• [Entries supplied]
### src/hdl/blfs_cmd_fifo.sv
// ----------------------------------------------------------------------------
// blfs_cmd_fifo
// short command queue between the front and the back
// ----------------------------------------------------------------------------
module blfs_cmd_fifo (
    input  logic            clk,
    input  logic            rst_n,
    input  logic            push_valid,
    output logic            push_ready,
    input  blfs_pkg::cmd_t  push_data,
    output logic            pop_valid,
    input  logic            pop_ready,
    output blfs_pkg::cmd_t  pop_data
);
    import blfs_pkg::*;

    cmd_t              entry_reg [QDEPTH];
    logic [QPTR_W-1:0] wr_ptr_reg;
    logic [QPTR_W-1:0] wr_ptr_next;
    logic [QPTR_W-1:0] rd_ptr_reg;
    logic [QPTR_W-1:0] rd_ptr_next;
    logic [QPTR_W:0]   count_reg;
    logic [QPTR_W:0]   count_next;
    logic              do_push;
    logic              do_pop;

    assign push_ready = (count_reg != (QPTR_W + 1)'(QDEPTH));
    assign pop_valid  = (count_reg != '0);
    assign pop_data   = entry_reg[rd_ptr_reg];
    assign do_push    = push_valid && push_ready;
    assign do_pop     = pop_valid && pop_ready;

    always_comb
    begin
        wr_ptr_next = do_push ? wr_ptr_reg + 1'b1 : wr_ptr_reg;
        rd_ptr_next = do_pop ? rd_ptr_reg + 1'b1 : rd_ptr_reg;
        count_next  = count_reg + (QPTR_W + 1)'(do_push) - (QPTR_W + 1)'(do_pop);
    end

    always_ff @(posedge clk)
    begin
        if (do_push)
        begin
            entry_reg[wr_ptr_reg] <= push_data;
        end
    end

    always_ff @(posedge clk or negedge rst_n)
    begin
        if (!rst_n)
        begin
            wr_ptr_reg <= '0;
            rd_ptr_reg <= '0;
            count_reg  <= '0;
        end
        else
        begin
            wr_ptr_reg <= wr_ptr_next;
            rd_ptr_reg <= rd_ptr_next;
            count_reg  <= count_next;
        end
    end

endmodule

---

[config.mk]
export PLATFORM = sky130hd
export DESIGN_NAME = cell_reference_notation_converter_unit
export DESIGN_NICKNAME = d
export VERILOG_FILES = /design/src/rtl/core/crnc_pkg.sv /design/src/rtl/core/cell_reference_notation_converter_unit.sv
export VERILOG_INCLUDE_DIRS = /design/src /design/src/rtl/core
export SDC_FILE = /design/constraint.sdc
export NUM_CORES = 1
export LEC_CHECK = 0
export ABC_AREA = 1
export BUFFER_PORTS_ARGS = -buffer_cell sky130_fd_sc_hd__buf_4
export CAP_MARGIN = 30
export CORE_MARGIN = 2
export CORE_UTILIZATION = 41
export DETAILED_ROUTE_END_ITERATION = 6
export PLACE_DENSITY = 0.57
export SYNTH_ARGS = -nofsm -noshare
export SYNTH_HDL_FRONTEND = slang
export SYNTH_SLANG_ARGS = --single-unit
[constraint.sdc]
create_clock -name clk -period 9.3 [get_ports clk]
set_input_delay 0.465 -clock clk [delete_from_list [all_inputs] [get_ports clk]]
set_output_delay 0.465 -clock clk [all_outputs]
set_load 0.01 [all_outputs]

• [Task statement] Lines wanted from the listing above: the line with "export ABC_AREA = 1" up to and including the line with "export SYNTH_ARGS = -nofsm -noshare". Please write them out exactly, adding nothing else.

• [Response to the exercise]
export ABC_AREA = 1
export BUFFER_PORTS_ARGS = -buffer_cell sky130_fd_sc_hd__buf_4
export CAP_MARGIN = 30
export CORE_MARGIN = 2
export CORE_UTILIZATION = 41
export DETAILED_ROUTE_END_ITERATION = 6
export PLACE_DENSITY = 0.57
export SYNTH_ARGS = -nofsm -noshare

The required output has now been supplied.